◆ What to produce ◆
Find each line below that includes "must", then copy it.

────────────────

==> src/design/trlp_pkg.sv <==
// Shared types and constants for the track range list parser.
// Used by trlp_store, track_range_list_parser, trlp_checker and the testbench; no dependencies.
package trlp_pkg;

    // Command codes carried in the input beat
    localparam logic [1:0] CMD_CLEAR = 2'd0;
    localparam logic [1:0] CMD_CHAR  = 2'd1;
    localparam logic [1:0] CMD_END   = 2'd2;
    localparam logic [1:0] CMD_READ  = 2'd3;

    // Status codes carried in the output beat
    localparam logic [1:0] STAT_OK        = 2'd0;
    localparam logic [1:0] STAT_INVALID   = 2'd1;
    localparam logic [1:0] STAT_NOT_FOUND = 2'd2;
    localparam logic [1:0] STAT_FULL      = 2'd3;

    // Character codes
    localparam logic [7:0] CH_A     = 8'h61;
    localparam logic [7:0] CH_L     = 8'h6C;
    localparam logic [7:0] CH_ZERO  = 8'h30;
    localparam logic [7:0] CH_NINE  = 8'h39;
    localparam logic [7:0] CH_DASH  = 8'h2D;
    localparam logic [7:0] CH_COMMA = 8'h2C;
    localparam logic [7:0] CH_SPACE = 8'h20;
    localparam logic [7:0] CH_TAB   = 8'h09;
    localparam logic [7:0] CH_CR    = 8'h0D;

    // Saturation value of the number accumulator
    localparam logic [8:0] ACC_MAX = 9'd511;

    // Access request from the sequencer to the list and presence memories
    typedef struct packed {
        logic       pm_we;
        logic [7:0] pm_addr;
        logic       pm_wbit;
        logic       list_we;
        logic [7:0] list_waddr;
        logic [7:0] list_wdata;
        logic [7:0] list_raddr;
    } trlp_store_req_t;

endpackage
--- src/sv/plts_pkg.sv ---
// Package for the token scanner: scanner states, token kind codes,
// character constants, the result record and small classification helpers.
// No dependencies.
package plts_pkg;

  // Limits of the length and line counters
  localparam logic [7:0]  TOKEN_LENGTH_MAX = 8'd255;
  localparam logic [15:0] LINE_COUNT_MAX   = 16'd65535;

  // Result records that one request can produce
  localparam int unsigned RES_DEPTH = 3;

  // Scanner states, one-hot
  typedef enum logic [13:0] {
    S_START   = 14'b00000000000001,
    S_WORD    = 14'b00000000000010,
    S_INT     = 14'b00000000000100,
    S_INTDOT  = 14'b00000000001000,
    S_REAL    = 14'b00000000010000,
    S_QUOTE   = 14'b00000000100000,
    S_COLON   = 14'b00000001000000,
    S_LESS    = 14'b00000010000000,
    S_GREATER = 14'b00000100000000,
    S_EQUAL   = 14'b00001000000000,
    S_OPENPAR = 14'b00010000000000,
    S_BRACE   = 14'b00100000000000,
    S_PARCMT  = 14'b01000000000000,
    S_PARSTAR = 14'b10000000000000
  } scan_state_t;

  // Token kinds
  localparam logic [4:0] K_END       = 5'd0;
  localparam logic [4:0] K_WORD      = 5'd1;
  localparam logic [4:0] K_INT       = 5'd2;
  localparam logic [4:0] K_REAL      = 5'd3;
  localparam logic [4:0] K_CHAR      = 5'd4;
  localparam logic [4:0] K_STRING    = 5'd5;
  localparam logic [4:0] K_COMMENT   = 5'd6;
  localparam logic [4:0] K_PLUS      = 5'd7;
  localparam logic [4:0] K_MINUS     = 5'd8;
  localparam logic [4:0] K_STAR      = 5'd9;
  localparam logic [4:0] K_SLASH     = 5'd10;
  localparam logic [4:0] K_LPAREN    = 5'd11;
  localparam logic [4:0] K_RPAREN    = 5'd12;
  localparam logic [4:0] K_LBRACKET  = 5'd13;
  localparam logic [4:0] K_RBRACKET  = 5'd14;
  localparam logic [4:0] K_COMMA     = 5'd15;
  localparam logic [4:0] K_SEMI      = 5'd16;
  localparam logic [4:0] K_PERIOD    = 5'd17;
  localparam logic [4:0] K_COLON     = 5'd18;
  localparam logic [4:0] K_ASSIGN    = 5'd19;
  localparam logic [4:0] K_LT        = 5'd20;
  localparam logic [4:0] K_LE        = 5'd21;
  localparam logic [4:0] K_NE        = 5'd22;
  localparam logic [4:0] K_GT        = 5'd23;
  localparam logic [4:0] K_GE        = 5'd24;
  localparam logic [4:0] K_EQEQ      = 5'd25;
  localparam logic [4:0] K_UNKNOWN   = 5'd26;

  // Characters with a role in the grammar
  localparam logic [7:0] CH_NUL      = 8'h00;
  localparam logic [7:0] CH_LF       = 8'h0A;
  localparam logic [7:0] CH_QUOTE    = 8'h27;
  localparam logic [7:0] CH_LPAREN   = 8'h28;
  localparam logic [7:0] CH_RPAREN   = 8'h29;
  localparam logic [7:0] CH_STAR     = 8'h2A;
  localparam logic [7:0] CH_PERIOD   = 8'h2E;
  localparam logic [7:0] CH_COLON    = 8'h3A;
  localparam logic [7:0] CH_LT       = 8'h3C;
  localparam logic [7:0] CH_EQ       = 8'h3D;
  localparam logic [7:0] CH_GT       = 8'h3E;
  localparam logic [7:0] CH_LBRACE   = 8'h7B;
  localparam logic [7:0] CH_RBRACE   = 8'h7D;

  // One result record
  typedef struct packed {
    logic [4:0]  kind;
    logic [7:0]  length;
    logic        sat;
    logic [15:0] line;
    logic        last;
  } res_t;

  function automatic logic is_digit(input logic [7:0] c);
    return (c >= 8'h30) && (c <= 8'h39);
  endfunction

  function automatic logic is_alpha(input logic [7:0] c);
    return ((c >= 8'h61) && (c <= 8'h7A)) || ((c >= 8'h41) && (c <= 8'h5A));
  endfunction

  function automatic logic is_space(input logic [7:0] c);
    return (c == 8'h20) || ((c >= 8'h09) && (c <= 8'h0D));
  endfunction

  // Kind of a character that forms a token on its own
  function automatic logic [4:0] single_op(input logic [7:0] c);
    logic [4:0] k;
    case (c)
      8'h2B:     k = K_PLUS;
      8'h2D:     k = K_MINUS;
      8'h2A:     k = K_STAR;
      8'h2F:     k = K_SLASH;
      8'h29:     k = K_RPAREN;
      8'h5B:     k = K_LBRACKET;
      8'h5D:     k = K_RBRACKET;
      8'h2C:     k = K_COMMA;
      8'h3B:     k = K_SEMI;
      8'h2E:     k = K_PERIOD;
      default:   k = K_UNKNOWN;
    endcase
    return k;
  endfunction

  // Saturating length step: returns {overflow, length}
  function automatic logic [8:0] grow(input logic [7:0] len, input logic ovf);
    logic [8:0] r;
    if (len < TOKEN_LENGTH_MAX) begin
      r = {ovf, len + 8'd1};
    end else begin
      r = {1'b1, len};
    end
    return r;
  endfunction

  // Count a line feed, saturating
  function automatic logic [15:0] count_line(input logic [15:0] ln, input logic [7:0] c);
    logic [15:0] r;
    r = ln;
    if ((c == CH_LF) && (ln < LINE_COUNT_MAX)) begin
      r = ln + 16'd1;
    end
    return r;
  endfunction

  function automatic res_t mk_res(input logic [4:0] k, input logic [7:0] len,
                                  input logic sat, input logic [15:0] ln);
    res_t r;
    r.kind   = k;
    r.length = len;
    r.sat    = sat;
    r.line   = ln;
    r.last   = 1'b0;
    return r;
  endfunction

endpackage
**src/hw/rtl/clock_replacement_slot_manager_assert.svh**
```systemverilog
// Assertion macros shared by the slot manager RTL.
// Depends on a clock named clk_i and an active-low reset named rst_ni in the user.
`ifndef CLOCK_REPLACEMENT_SLOT_MANAGER_ASSERT_SVH
`define CLOCK_REPLACEMENT_SLOT_MANAGER_ASSERT_SVH

// A property that must hold at every clock edge outside reset.
`define CRSM_ASSERT(lbl, prop, msg) \
  lbl: assert property (@(posedge clk_i) disable iff (!rst_ni) (prop)) else $error(msg);

// A condition that must be followed by another one in the next cycle.
`define CRSM_ASSERT_NEXT(lbl, pre, post, msg) \
  lbl: assert property (@(posedge clk_i) disable iff (!rst_ni) (pre) |=> (post)) \
    else $error(msg);

`endif

```
**src/hw/rtl/crsm_ram.sv**
```systemverilog
// Generic simple dual-port RAM with one write port and one registered read port.
// Has no dependencies.
module crsm_ram #(
  parameter int Width = 8,
  parameter int Depth = 256
) (
  input  logic                     clk_i,
  input  logic                     we_i,
  input  logic [$clog2(Depth)-1:0] waddr_i,
  input  logic [Width-1:0]         wdata_i,
  input  logic [$clog2(Depth)-1:0] raddr_i,
  output logic [Width-1:0]         rdata_o
);

  logic [Width-1:0] mem_q [Depth];
  logic [Width-1:0] rdata_q;

  always_ff @(posedge clk_i) begin
    if (we_i) begin
      mem_q[waddr_i] <= wdata_i;
    end
    rdata_q <= mem_q[raddr_i];
  end

  assign rdata_o = rdata_q;

endmodule

```
===== config.mk =====
export PLATFORM = sky130hd
export DESIGN_NAME = mtm_ctrl
export DESIGN_NICKNAME = d
export VERILOG_FILES = /design/src/mtm_pkg.sv /design/src/mtm_ctrl.sv
export SDC_FILE = /design/constraint.sdc
export NUM_CORES = 1
export LEC_CHECK = 0
export BUFFER_PORTS_ARGS = -buffer_cell sky130_fd_sc_hd__buf_2
export CAP_MARGIN = 20
export CORE_UTILIZATION = 45
export DETAILED_ROUTE_END_ITERATION = 16
export GPL_TIMING_DRIVEN = 0
export PLACE_DENSITY = 0.75
export SYNTH_ARGS = -nofsm -noshare
export SYNTH_HDL_FRONTEND = slang
export SYNTH_SLANG_ARGS = --single-unit

===== constraint.sdc =====
create_clock -name clk -period 2.9 [get_ports clk]
set_input_delay 0.145 -clock clk [delete_from_list [all_inputs] [get_ports clk]]
set_output_delay 0.145 -clock clk [all_outputs]
set_load 0.05 [all_outputs]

────────────────

◆ Response for this exercise ◆
// A property that must hold at every clock edge outside reset.
// A condition that must be followed by another one in the next cycle.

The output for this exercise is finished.